3. The charterer should bear 100% of the claim pursuant to para 8 (b) of the ICA as the claims arose out of the loading and/or stowage of the cargo.
This head of claim failed on the facts because the tribunal had found that the cause of the damage was not exclusively due to how the cargo was stowed.

4. The charterer should bear 100% pursuant to para 8 (d) of the ICA because there was clear and irrefutable evidence that the damage was caused by sweat which arose as a consequence of the charterer's orders.
Again, the owner contended that there was clear and irrefutable evidence that the damage was caused by sweating but this was rejected by the tribunal. Even if there was such evidence, the tribunal were reluctant to classify this as an ‘act’ when the loading of this type of cargo on this particular voyage was always in the contemplation of the parties.

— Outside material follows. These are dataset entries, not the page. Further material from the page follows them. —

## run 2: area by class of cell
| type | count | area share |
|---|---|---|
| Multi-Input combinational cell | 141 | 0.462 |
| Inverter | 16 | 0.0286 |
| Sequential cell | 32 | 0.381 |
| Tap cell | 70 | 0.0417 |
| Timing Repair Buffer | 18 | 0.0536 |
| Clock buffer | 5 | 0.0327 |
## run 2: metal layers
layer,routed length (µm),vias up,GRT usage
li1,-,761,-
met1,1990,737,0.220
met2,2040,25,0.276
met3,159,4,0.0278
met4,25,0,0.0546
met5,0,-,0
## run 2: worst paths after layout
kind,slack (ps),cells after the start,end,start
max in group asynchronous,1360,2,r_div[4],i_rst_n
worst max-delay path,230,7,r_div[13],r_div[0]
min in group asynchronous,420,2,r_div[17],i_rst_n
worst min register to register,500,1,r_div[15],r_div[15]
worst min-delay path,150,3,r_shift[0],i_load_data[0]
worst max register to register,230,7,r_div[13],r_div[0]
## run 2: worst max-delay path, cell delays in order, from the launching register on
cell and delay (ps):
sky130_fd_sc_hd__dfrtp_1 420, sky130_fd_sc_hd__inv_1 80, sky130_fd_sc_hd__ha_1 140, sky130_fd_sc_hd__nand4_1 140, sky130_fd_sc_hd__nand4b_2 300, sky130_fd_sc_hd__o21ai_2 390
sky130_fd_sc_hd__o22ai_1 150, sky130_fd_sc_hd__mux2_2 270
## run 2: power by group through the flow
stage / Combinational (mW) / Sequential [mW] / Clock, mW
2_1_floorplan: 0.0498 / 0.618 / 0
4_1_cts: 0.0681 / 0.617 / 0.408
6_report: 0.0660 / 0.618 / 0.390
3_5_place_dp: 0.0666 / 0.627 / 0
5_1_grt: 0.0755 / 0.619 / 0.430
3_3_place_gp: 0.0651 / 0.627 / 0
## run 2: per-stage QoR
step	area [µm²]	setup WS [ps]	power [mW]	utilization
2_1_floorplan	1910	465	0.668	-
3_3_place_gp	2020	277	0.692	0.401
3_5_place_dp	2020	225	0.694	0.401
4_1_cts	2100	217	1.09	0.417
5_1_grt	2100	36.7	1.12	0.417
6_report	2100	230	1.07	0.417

The Owner's claim for 100% reimbursement under 8 (d) therefore failed, but it was entitled to a 50% recovery under the first part of 8 (d): ‘all other claims whatsoever’.

This decision shows that tribunals will be reluctant to hold charterers liable for cargo claims just because they were responsible for loading/stowage under a time trip charterparty. The parties will almost always be aware of the type of cargo being carried and the voyage they must undertake, which means that they have consented to the risks inherent to such voyage, subject to any express clauses in the charterparty.